TASK DESCRIPTION: In the entries below, find the line with "num rows -> 47" and print exactly every line from there up to and including the line with "Placed Area -> 0.008061 mm²", with no other lines.

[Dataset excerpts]
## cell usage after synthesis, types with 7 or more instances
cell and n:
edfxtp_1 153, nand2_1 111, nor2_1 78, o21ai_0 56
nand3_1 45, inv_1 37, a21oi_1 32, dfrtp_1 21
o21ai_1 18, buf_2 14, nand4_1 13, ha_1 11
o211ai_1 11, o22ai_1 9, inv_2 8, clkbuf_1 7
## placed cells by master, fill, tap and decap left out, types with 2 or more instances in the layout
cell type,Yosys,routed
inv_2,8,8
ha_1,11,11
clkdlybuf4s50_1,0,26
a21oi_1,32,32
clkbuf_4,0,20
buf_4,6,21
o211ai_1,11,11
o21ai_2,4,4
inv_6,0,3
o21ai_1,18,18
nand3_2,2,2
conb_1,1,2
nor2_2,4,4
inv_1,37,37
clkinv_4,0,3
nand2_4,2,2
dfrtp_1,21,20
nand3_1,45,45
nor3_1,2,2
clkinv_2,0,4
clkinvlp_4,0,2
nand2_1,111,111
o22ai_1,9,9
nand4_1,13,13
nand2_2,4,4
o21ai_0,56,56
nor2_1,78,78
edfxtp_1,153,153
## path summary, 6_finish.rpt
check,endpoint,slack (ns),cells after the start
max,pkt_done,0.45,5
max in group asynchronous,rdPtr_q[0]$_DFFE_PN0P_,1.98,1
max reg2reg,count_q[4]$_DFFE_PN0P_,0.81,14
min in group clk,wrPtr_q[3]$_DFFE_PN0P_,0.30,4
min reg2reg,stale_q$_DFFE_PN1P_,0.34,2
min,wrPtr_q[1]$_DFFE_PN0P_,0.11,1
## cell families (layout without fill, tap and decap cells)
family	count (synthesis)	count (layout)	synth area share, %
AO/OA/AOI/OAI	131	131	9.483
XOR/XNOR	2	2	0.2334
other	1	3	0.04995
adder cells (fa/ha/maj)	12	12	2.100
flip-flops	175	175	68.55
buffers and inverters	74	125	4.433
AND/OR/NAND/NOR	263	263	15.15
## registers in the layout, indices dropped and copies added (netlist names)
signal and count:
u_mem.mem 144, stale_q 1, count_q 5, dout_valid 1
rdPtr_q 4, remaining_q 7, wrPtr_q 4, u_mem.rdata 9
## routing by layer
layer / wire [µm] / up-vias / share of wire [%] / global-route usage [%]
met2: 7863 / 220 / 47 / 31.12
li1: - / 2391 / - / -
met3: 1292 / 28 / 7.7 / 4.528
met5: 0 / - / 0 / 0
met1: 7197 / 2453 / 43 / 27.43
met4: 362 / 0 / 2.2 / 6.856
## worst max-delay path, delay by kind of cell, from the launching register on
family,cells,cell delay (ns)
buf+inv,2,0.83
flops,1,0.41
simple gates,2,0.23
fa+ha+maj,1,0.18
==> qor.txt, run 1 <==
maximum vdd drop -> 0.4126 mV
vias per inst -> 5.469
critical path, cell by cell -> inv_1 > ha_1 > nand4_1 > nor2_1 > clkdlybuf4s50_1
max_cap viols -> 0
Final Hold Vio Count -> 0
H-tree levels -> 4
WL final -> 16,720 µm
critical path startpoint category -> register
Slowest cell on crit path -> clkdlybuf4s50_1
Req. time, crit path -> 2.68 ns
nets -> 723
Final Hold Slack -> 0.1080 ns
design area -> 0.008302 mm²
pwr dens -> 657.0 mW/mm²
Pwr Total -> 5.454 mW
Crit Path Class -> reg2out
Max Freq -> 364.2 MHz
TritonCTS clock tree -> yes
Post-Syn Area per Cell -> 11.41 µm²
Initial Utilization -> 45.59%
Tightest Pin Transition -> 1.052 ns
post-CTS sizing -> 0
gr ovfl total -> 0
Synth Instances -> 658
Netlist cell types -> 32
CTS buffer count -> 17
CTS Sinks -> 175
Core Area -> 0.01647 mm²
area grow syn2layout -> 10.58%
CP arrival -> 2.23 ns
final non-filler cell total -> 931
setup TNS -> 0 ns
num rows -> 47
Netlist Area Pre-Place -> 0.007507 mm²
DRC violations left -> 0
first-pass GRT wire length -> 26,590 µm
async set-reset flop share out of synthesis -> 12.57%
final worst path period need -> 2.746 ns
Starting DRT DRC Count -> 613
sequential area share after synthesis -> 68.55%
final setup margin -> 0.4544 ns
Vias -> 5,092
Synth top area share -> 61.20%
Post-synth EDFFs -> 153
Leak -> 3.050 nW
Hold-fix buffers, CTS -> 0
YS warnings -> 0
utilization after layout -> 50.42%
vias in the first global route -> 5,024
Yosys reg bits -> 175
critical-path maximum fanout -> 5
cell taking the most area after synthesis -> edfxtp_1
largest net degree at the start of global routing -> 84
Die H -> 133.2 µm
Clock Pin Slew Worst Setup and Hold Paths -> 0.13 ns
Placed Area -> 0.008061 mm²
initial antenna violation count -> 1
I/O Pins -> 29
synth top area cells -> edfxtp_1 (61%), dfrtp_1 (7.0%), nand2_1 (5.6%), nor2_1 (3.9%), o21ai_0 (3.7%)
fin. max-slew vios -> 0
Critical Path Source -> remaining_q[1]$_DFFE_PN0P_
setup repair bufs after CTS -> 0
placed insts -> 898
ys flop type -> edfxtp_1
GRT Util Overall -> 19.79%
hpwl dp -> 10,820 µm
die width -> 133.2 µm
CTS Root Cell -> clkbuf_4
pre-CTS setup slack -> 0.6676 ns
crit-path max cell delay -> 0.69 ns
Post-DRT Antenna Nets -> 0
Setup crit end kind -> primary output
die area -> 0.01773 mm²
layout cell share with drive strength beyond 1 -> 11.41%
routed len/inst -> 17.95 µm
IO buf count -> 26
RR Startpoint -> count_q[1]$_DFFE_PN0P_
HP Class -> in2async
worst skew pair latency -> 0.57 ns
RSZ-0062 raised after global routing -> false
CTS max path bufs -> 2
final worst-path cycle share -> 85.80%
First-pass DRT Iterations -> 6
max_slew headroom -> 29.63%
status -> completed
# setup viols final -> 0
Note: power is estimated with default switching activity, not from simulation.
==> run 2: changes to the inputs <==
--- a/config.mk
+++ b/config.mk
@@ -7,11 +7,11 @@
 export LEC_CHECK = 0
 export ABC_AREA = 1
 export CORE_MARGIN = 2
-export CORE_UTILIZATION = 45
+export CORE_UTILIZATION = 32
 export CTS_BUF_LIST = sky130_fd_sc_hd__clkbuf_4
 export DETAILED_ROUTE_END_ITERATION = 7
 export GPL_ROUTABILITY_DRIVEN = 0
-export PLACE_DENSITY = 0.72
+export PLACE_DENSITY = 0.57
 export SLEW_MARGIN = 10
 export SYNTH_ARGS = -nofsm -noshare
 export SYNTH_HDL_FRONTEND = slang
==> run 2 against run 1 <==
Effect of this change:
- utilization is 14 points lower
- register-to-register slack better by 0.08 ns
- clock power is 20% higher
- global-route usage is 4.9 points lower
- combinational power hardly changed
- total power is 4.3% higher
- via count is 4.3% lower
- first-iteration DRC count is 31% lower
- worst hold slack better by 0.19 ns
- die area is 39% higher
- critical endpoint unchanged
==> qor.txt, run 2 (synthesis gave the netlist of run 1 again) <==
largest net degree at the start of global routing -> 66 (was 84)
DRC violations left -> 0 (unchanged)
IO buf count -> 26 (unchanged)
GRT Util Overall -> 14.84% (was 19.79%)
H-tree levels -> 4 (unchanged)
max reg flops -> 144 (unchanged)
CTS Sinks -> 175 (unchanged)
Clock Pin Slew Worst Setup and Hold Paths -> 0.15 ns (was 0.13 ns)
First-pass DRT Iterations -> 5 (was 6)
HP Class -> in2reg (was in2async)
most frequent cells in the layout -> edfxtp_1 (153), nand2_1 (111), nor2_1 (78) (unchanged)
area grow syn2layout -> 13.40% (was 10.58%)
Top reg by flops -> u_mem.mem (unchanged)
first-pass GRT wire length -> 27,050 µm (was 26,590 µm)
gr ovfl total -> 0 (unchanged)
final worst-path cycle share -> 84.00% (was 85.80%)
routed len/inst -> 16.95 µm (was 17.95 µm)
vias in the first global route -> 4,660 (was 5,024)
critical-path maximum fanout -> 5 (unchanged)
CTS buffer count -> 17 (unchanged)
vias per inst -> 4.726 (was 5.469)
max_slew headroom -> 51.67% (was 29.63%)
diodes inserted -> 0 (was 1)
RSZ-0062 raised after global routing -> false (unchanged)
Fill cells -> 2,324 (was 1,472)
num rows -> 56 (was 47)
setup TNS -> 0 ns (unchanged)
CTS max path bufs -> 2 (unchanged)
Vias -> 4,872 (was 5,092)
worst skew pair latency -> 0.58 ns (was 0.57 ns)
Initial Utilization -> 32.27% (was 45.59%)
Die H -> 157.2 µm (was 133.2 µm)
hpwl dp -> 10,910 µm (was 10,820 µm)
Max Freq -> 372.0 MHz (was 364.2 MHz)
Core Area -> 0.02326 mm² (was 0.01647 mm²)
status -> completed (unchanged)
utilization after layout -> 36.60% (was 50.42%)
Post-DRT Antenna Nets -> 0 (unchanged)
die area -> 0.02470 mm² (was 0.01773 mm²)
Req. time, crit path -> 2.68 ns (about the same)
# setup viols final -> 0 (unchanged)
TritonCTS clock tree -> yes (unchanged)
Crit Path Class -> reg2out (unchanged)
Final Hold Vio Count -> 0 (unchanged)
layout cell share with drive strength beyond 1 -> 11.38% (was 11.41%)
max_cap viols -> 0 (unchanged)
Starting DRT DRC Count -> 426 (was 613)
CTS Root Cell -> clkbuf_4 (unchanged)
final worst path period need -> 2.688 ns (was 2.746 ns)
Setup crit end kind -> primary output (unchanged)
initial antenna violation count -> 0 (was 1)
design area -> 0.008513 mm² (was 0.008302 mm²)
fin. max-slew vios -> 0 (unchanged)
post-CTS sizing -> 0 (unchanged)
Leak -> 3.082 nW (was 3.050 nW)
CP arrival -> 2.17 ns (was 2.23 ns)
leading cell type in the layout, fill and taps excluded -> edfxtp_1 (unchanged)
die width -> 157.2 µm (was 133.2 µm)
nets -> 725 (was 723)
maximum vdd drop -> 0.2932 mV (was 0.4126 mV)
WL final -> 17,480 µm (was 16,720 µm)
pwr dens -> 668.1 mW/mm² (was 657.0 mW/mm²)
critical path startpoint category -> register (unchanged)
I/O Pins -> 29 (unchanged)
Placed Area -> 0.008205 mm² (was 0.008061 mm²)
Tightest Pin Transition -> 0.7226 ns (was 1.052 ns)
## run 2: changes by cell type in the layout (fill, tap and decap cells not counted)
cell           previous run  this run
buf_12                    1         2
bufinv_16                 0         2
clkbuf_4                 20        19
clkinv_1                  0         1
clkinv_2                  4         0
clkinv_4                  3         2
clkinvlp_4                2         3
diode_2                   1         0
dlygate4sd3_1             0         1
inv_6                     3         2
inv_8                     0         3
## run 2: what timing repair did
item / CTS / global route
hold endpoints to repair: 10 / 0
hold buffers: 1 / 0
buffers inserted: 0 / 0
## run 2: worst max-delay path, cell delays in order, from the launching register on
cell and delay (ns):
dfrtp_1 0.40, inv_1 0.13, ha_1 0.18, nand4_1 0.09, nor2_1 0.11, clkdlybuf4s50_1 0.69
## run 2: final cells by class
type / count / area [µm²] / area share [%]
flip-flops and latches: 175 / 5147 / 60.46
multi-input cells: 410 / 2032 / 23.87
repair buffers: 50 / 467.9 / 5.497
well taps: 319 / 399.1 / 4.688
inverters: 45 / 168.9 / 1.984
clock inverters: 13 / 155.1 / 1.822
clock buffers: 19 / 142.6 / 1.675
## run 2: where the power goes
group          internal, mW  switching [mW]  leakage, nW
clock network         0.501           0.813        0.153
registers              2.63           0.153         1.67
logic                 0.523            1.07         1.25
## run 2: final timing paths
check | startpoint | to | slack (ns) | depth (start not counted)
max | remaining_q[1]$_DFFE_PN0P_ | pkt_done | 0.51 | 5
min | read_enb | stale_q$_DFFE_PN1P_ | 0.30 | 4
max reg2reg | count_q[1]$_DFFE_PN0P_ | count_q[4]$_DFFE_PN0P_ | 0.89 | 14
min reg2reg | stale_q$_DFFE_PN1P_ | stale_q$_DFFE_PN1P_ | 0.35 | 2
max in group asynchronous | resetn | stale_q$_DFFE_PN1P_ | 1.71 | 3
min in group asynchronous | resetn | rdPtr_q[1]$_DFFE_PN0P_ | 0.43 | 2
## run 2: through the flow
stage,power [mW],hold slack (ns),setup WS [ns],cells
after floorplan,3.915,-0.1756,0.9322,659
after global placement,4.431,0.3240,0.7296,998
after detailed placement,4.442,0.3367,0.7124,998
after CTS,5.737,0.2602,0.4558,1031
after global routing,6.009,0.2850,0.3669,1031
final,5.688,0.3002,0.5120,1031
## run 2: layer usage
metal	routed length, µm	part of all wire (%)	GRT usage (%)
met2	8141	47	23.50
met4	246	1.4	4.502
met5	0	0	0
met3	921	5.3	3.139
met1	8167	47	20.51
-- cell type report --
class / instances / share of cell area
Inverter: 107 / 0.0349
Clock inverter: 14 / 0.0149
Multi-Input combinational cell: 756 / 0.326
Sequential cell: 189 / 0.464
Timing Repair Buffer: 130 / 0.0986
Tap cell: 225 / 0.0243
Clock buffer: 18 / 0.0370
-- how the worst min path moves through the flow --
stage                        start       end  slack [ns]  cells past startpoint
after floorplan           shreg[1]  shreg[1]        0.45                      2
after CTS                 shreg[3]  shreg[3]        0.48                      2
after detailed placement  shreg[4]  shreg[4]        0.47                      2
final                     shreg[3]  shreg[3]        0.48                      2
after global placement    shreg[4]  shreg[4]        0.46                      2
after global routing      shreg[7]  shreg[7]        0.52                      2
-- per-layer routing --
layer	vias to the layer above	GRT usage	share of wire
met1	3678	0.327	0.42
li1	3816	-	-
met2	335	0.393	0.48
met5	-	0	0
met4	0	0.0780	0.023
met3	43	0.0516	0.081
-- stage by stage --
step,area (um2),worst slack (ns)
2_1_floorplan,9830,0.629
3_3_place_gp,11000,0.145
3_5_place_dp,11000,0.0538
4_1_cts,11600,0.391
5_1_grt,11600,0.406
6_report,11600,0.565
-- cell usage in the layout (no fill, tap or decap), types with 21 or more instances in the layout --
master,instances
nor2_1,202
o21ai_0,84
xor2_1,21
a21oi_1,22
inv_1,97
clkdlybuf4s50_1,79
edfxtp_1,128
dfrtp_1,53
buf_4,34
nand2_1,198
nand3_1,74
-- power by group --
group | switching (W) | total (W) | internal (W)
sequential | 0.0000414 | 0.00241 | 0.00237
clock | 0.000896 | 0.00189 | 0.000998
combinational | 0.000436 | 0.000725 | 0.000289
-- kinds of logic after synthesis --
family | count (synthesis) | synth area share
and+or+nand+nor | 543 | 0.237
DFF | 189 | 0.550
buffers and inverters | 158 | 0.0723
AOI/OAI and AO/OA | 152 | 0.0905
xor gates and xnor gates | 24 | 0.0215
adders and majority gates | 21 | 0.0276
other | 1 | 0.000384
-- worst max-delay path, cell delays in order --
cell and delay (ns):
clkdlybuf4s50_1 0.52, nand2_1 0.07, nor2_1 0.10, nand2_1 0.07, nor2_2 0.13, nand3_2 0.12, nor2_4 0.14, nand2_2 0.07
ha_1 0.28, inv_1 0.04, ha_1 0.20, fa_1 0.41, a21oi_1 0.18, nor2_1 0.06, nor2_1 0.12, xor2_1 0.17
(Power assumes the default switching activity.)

EXERCISE RESULT:
num rows -> 47
Netlist Area Pre-Place -> 0.007507 mm²
DRC violations left -> 0
first-pass GRT wire length -> 26,590 µm
async set-reset flop share out of synthesis -> 12.57%
final worst path period need -> 2.746 ns
Starting DRT DRC Count -> 613
sequential area share after synthesis -> 68.55%
final setup margin -> 0.4544 ns
Vias -> 5,092
Synth top area share -> 61.20%
Post-synth EDFFs -> 153
Leak -> 3.050 nW
Hold-fix buffers, CTS -> 0
YS warnings -> 0
utilization after layout -> 50.42%
vias in the first global route -> 5,024
Yosys reg bits -> 175
critical-path maximum fanout -> 5
cell taking the most area after synthesis -> edfxtp_1
largest net degree at the start of global routing -> 84
Die H -> 133.2 µm
Clock Pin Slew Worst Setup and Hold Paths -> 0.13 ns
Placed Area -> 0.008061 mm²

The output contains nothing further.